What is PMS and what causes it?
Premenstrual Syndrome (PMS) is a term that many of us are very familiar with… and unfortunately most of us suffer with at some point in our lives.
PMS refers to the group of largely unpleasant symptoms - both emotional and physical, that occur anywhere from a few days to two weeks before your monthly period. It’s common for the symptoms to subside once menstruation starts and it affects women of all ages with varying intensity. All women experience slightly different unpleasantries, in different combinations with others.
The exact causes of PMS are in fact unknown, however there have been a few suggested causes, as well as proven lifestyle factors that can influence and alleviate the intensity of the unpleasant symptoms.
The most common suggested cause of PMS is attributed to hormonal changes that naturally occur during the menstrual cycle, where levels of oestrogen and progesterone fluctuate, leaving those more sensitive to the hormones susceptible to an array of unpleasant PMS symptoms.
Another suggested cause is changes in the brain’s chemical levels. Serotonin levels fluctuate during the menstrual cycle. Serotonin regulates mood and contributes to feelings of happiness, with low levels resulting in sleeplessness, exhaustion and cravings, so it would make sense that women with already low levels of serotonin would be more sensitive to PMS symptoms.
Other factors like being overweight, unhealthy, having a stressful lifestyle and consuming excessive coffee, alcohol, inadequate nutrition and smoking are considered factors that may contribute to PMS and its symptoms.
Some theories behind PMS causes have also included a vitamin B6 deficiency, abnormal glucose metabolism and electrolyte imbalances.
Many consider PMS an annoying, unpleasant but (largely) bearable monthly phenomenon - however there is a small minority who experience severe PMS symptoms… which is known as Premenstrual Dysphoric Disorder (PMDD).
So severe in fact, that the symptoms interfere with and negatively impact everyday life, putting a strain on relationships: anxiety, depression, uncontrollable anger, as well as a host of other typical PMS physical symptoms - only more severe.

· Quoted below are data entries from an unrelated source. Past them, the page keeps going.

Context: an optimization exercise on an open-source flow, tuned for small area, a short achievable clock period and few clock cycles per item. The choices shown serve that exercise and are no tape-out recipe.
Only simulation tests tie the RTL to the original design; equivalence was not proved.
Power figures rest on the tool's default switching activity, not on a simulated workload.

JK:
==> flow/design.v <==
package szp_pkg;
  localparam int BATCH_PAGES_DEF    = 64;
  localparam int MAX_PAGE_WORDS_DEF = 4096;
  localparam int DATA_W        = 64;
  localparam int PAGE_WORDS_W  = 13;
  localparam int LIMIT_W       = 40;
  localparam int RUN_WORDS_W   = 19;
  localparam int CFG_DATA_W    = 40;
  localparam int CFG_INDEX_W   = 1;
  localparam logic [PAGE_WORDS_W-1:0] PAGE_WORDS_RST = 13'd512;
  localparam logic [LIMIT_W-1:0]      LIMIT_RST      = '1;
  function automatic logic [LIMIT_W-1:0] inc_f(input logic [LIMIT_W-1:0] a, input logic cin);
    logic [LIMIT_W-1:0] s;
    logic               cb, c;
    cb = cin;
    for (int j = 0; j < LIMIT_W; j = j + 4) begin
      c = cb;
      for (int i = j; i < j + 4; i++) begin
        s[i] = a[i] ^ c;
        c    = c & a[i];
      end
      cb = cb & (&a[j +: 4]);
    end
    inc_f = s;
  endfunction
  function automatic logic lt_t(input logic [LIMIT_W-1:0] a, input logic [LIMIT_W-1:0] b);
    logic [63:0] l, e;
    l = '0;
    e = '1;
    for (int i = 0; i < LIMIT_W; i++) begin
      l[i] = !a[i] && b[i];
      e[i] = !(a[i] ^ b[i]);
    end
    for (int s = 1; s < 64; s = s * 2) begin
      for (int i = 0; i < 64; i = i + 2 * s) begin
        l[i] = l[i+s] | (e[i+s] & l[i]);
        e[i] = e[i+s] & e[i];
      end
    end
    lt_t = l[0];
  endfunction
endpackage
This is an optimization exercise on Yosys and OpenROAD, whose aim is small area, a short achievable clock period and few clock cycles, not a production implementation.
Function was not checked in any run shown here: the RTL went through the layout flow alone.
No activity file was given, so power comes from the tool's default toggle rates.

==> design.v <==
package llrc_pkg;
  localparam int PIX_W      = 8;
  localparam int COL_W      = 12;
  localparam int IDX_W      = 11;
  localparam int ROW_W      = 12;
  localparam int LEN_W      = 7;
  localparam int CFG_W      = 12;
  localparam int CFG_IDX_W  = 1;
  localparam int MAX_WIDTH        = 2048;
  localparam int MAX_MODEL_LENGTH = 64;
  localparam int RING_DEPTH = MAX_MODEL_LENGTH + 1;
  localparam int RING_AW    = $clog2(RING_DEPTH);
  localparam int SUM_W      = $clog2(MAX_WIDTH * 255 + 1);
  localparam int RAM_W      = PIX_W + SUM_W;
  localparam int WIN_W      = 14;
  localparam int PROD_W     = LEN_W + PIX_W;
  localparam int RESP_W     = 16;
  localparam logic [CFG_IDX_W-1:0] REG_ROW_WIDTH    = 1'd0;
  localparam logic [CFG_IDX_W-1:0] REG_MODEL_LENGTH = 1'd1;
  localparam logic [CFG_W-1:0] ROW_WIDTH_RST    = 12'd640;
  localparam logic [LEN_W-1:0] MODEL_LENGTH_RST = 7'd8;
  typedef struct packed {
    logic              clear;      
    logic              active;     
    logic              resp_en;    
    logic [IDX_W-1:0]  resp_col;
    logic              tail_en;    
    logic [IDX_W-1:0]  tail_col;
    logic              last;
    logic [ROW_W-1:0]  row;
    logic [LEN_W-1:0]  len;
    logic [SUM_W-1:0]  prefix;
  } s1_t;
endpackage
import llrc_pkg::*;
module laser_line_row_center_core (
  input  logic                 clk,
  input  logic                 rst_n,
  input  logic                 in_valid,
  output logic                 in_ready,
  input  logic [PIX_W-1:0]     in_pixel,
  input  logic                 in_frame_start,
  output logic                 out_valid,
  input  logic                 out_ready,
  output logic [ROW_W-1:0]     out_row_index,
  output logic [IDX_W-1:0]     out_center_col,
  output logic                 out_found,
  input  logic                 cfg_we,
  input  logic [CFG_IDX_W-1:0] cfg_idx,
  input  logic [CFG_W-1:0]     cfg_data
);
  logic [11:0] w_arch;
  logic [6:0]  l_arch;
  logic [10:0] wm1;       
  logic [6:0]  len;       
  logic        act;       
  logic        lnz;       
  logic        l1;        
  logic [10:0] tcm1;      
  logic [11:0] w_in;      
  logic [6:0]  l_in;      
  always_comb begin
    if (cfg_data[11] && (cfg_data[10:0] != 11'd0)) w_in = 12'd2048;
    else if (cfg_data[11:1] == 11'd0)              w_in = 12'd2;
    else                                           w_in = cfg_data;
    l_in = (cfg_data[6] && (cfg_data[5:0] != 6'd0)) ? 7'd64 : cfg_data[6:0];
  end
  localparam logic [1:0] ST_RUN = 2'd0, ST_CLR = 2'd1, ST_ADD = 2'd2;
  logic        rst_q;     
  logic [1:0]  st;
  logic        pending;
  logic        owed;
  logic        rdy_r;
  logic        go_r;
  logic [6:0]  sel;       
  logic        a_v, a_fs;
  logic [7:0]  a_pix;
  logic [7:0]  pjr;       
  logic [10:0] c_r;
  logic        rfs_r;
  logic [511:0] sr;
  logic        b_pv, b_rst, b_resp, b_j0, b_last, b_rfs;
  logic signed [8:0] b_delta;
  logic [14:0] b_prod;    
  logic [13:0] s_r;
  logic        d_pv, d_rst, d_resp, d_j0, d_last, d_rfs;
  logic signed [15:0] d_r;
  logic signed [15:0] mx_v, mn_v;
  logic [10:0] mx_c, mn_c, cd_r;
  logic        mx_s, mn_s;
  logic        e_ev, e_rfs;
  logic        o_v, o_found;
  logic [11:0] o_idx;
  logic [10:0] o_cen;
  logic [10:0] c_eff, c_nxt;
  logic        a_last, a_ge, a_rm, a_rst, a_j0, a_rfs;
  logic [7:0]  rd;
  logic signed [8:0] a_delta;
  logic [10:0] pp0, pp1, pp2, pp3, pp4, pp5;
  logic        empty, apply, more;
  logic        rst_n_b;
  logic signed [8:0] delta_n;
  always_comb begin
    c_eff  = a_fs ? 11'd0 : c_r;
    a_last = c_eff >= wm1;
    a_ge   = c_eff >= {4'd0, len};
    a_rm   = a_ge && lnz;
    a_rst  = (c_eff == 11'd0);
    a_j0   = (c_eff == {4'd0, len});
    a_rfs  = a_rst ? a_fs : rfs_r;
    rd     = 8'd0;
    for (int k = 0; k < 64; k++) begin
      if (sel[5:0] == 6'(k)) rd = rd | sr[8*k +: 8];
    end
    if (!lnz)       a_delta = 9'sd0;
    else if (a_rm)  a_delta = $signed({1'b0, a_pix}) - $signed({1'b0, pjr});
    else            a_delta = $signed({1'b0, a_pix});
    c_nxt  = a_last ? 11'd0 : c_eff + 11'd1;
    pp0 = len[0] ? {3'd0, pjr}       : 11'd0;
    pp1 = len[1] ? {2'd0, pjr, 1'b0} : 11'd0;
    pp2 = len[2] ? {1'd0, pjr, 2'b0} : 11'd0;
    pp3 = len[3] ? {3'd0, pjr}       : 11'd0;
    pp4 = len[4] ? {2'd0, pjr, 1'b0} : 11'd0;
    pp5 = len[5] ? {1'd0, pjr, 2'b0} : (len[6] ? {pjr, 3'b0} : 11'd0);
    empty  = !a_v && !b_pv && !d_pv && !e_ev;
    apply  = pending && empty && (st == ST_RUN);
    more   = (sel < {4'd0, c_r}) && (sel < len);
    rst_n_b = a_v ? a_rst : (st == ST_CLR);
    delta_n = a_v ? a_delta : (go_r ? $signed({1'b0, pjr}) : 9'sd0);
  end
  logic        zmaybe;
  logic        owed_nxt, pend_nxt;
  logic [1:0]  st_nxt;
  logic        pop;
  always_comb begin
    pop      = o_v && out_ready;
    zmaybe   = (a_v && a_last) ? (wm1 == 11'd1) : ({1'b0, c_r} + 12'd2 >= {1'b0, wm1});
    owed_nxt = (a_v && a_last) ? 1'b1 : (pop ? 1'b0 : owed);
    pend_nxt = cfg_we || (pending && !apply);
    case (st)
      ST_RUN:  st_nxt = apply ? ST_CLR : ST_RUN;
      ST_CLR:  st_nxt = ST_ADD;
      ST_ADD:  st_nxt = more ? ST_ADD : ST_RUN;
      default: st_nxt = ST_RUN;
    endcase
  end
  always_ff @(posedge clk) begin
    rst_q <= rst_n;
    if (!rst_n) begin
      w_arch  <= 12'd640;
      l_arch  <= 7'd8;
      pending <= 1'b0;
      rdy_r   <= 1'b0;
      o_v     <= 1'b0;
    end else begin
      if (cfg_we) begin
        if (cfg_idx == REG_ROW_WIDTH) w_arch <= w_in;
        else                          l_arch <= l_in;
      end
      pending <= pend_nxt;
      rdy_r   <= (st_nxt == ST_RUN) && !pend_nxt && !(owed_nxt && zmaybe);
      if (e_ev && rst_q)  o_v <= 1'b1;
      else if (out_ready) o_v <= 1'b0;
    end
  end
  always_ff @(posedge clk) begin
    if (!rst_q) begin
      wm1     <= 11'd639;
      len     <= 7'd8;
      act     <= 1'b1;
      lnz     <= 1'b1;
      l1      <= 1'b0;
      tcm1    <= 11'd631;
      st      <= ST_RUN;
      owed    <= 1'b0;
      go_r    <= 1'b0;
      sel     <= 7'd6;
      a_v     <= 1'b0;
      c_r     <= 11'd0;
      b_pv    <= 1'b0;
      d_pv    <= 1'b0;
      e_ev    <= 1'b0;
      o_idx   <= 12'hfff;
    end else begin
      if (apply) begin
        wm1  <= w_arch[10:0] - 11'd1;
        len  <= l_arch;
        lnz  <= (l_arch != 7'd0);
        l1   <= (l_arch == 7'd1);
      end
      if (st == ST_CLR) begin
        tcm1 <= jd12[10:0];
        act  <= !jd12[11];
      end
      st      <= st_nxt;
      owed    <= owed_nxt;
      go_r    <= (st == ST_ADD) && more;
      case (st)
        ST_CLR:  sel <= 7'd0;
        ST_ADD:  sel <= more ? sel + 7'd1 : len - 7'd2;
        default: ;
      endcase
      a_v  <= in_valid && rdy_r;
      if (a_v) c_r <= c_nxt;
      b_pv <= a_v;
      d_pv <= b_pv;
      e_ev <= d_pv && d_last;
      if (e_ev) o_idx <= e_rfs ? 12'd0 : o_idx + 12'd1;
    end
  end
  assign in_ready = rdy_r;
  always_ff @(posedge clk) begin
    a_pix <= in_pixel;
    a_fs  <= in_frame_start;
    if (a_v) begin
      rfs_r <= a_rfs;
      sr    <= {sr[503:0], a_pix};
    end
    if (st == ST_RUN) begin
      if (a_v) pjr <= l1 ? a_pix : rd;
    end else if (more) begin
      pjr <= rd;
    end
    b_rst   <= rst_n_b;
    b_delta <= delta_n;
    b_prod  <= {4'd0, pp0} + {4'd0, pp1} + {4'd0, pp2} + {1'b0, pp3, 3'd0} + {1'b0, pp4, 3'd0} + {1'b0, pp5, 3'd0};
    b_resp  <= act && a_ge;
    b_j0    <= a_j0;
    b_last  <= a_last;
    b_rfs   <= a_rfs;
  end
  logic [13:0] s_new;
  always_comb s_new = (b_rst ? 14'd0 : s_r) + {{5{b_delta[8]}}, b_delta};
  always_ff @(posedge clk) begin
    s_r    <= s_new;
    d_r    <= $signed({1'b0, b_prod}) - $signed({2'b0, s_new});
    d_rst  <= b_rst;
    d_resp <= b_resp;
    d_j0   <= b_j0;
    d_last <= b_last;
    d_rfs  <= b_rfs;
  end
  logic [10:0] cd, jd;
  logic [11:0] jd12;
  logic        gt, lt;
  always_comb begin
    cd = d_rst ? 11'd0 : cd_r + 11'd1;
    jd12 = {1'b0, (st == ST_CLR) ? wm1 : cd} - {5'd0, len};
    jd   = jd12[10:0];
    gt = d_r > mx_v;
    lt = d_r < mn_v;
  end
  always_ff @(posedge clk) begin
    if (d_pv) begin
      cd_r <= cd;
      if (d_rst) begin
        mx_c <= '0; mn_c <= '0; mx_s <= 1'b0; mn_s <= 1'b0;
      end
      if (d_resp && d_j0) begin
        mx_v <= d_r;
        mn_v <= d_r;
      end else if (d_rst) begin
        mx_v <= '0;
        mn_v <= '0;
      end else if (d_resp) begin
        if (gt) begin
          mx_v <= d_r; mx_c <= jd; mx_s <= 1'b1;
        end
        if (lt) begin
          mn_v <= d_r; mn_c <= jd; mn_s <= 1'b1;
        end
      end
    end
    e_rfs <= d_rfs;
  end
  logic        t_mx, t_mn, e_found;
  logic [10:0] e_mxc, e_mnc;
  logic [11:0] e_sum;
  always_comb begin
    t_mx    = act && lnz && mx_v[15];
    t_mn    = act && lnz && !mn_v[15] && (mn_v != 16'sd0);
    e_mxc   = t_mx ? tcm1 : mx_c;
    e_mnc   = t_mn ? tcm1 : mn_c;
    e_found = act && (mx_s || t_mx) && (mn_s || t_mn);
    e_sum   = {1'b0, e_mxc} + {1'b0, e_mnc} + {11'd0, t_mx | t_mn};
  end
  always_ff @(posedge clk) begin
    if (e_ev) begin
      o_found <= e_found;
      o_cen   <= e_found ? e_sum[11:1] : 11'd0;
    end
  end
  assign out_valid      = o_v;
  assign out_row_index  = o_idx;
  assign out_center_col = o_cen;
  assign out_found      = o_found;
endmodule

Women with this condition may not even realise the severity when compared with “normal PMS” - and may subsequently overlook seeking medical opinion and assistance with supplements or advice that may dramatically improve and alleviate their symptoms.
If in doubt as to where you stand in terms of your own PMS symptoms, it’s recommended you visit your doctor - it’s definitely worth the extra attention and medical examination.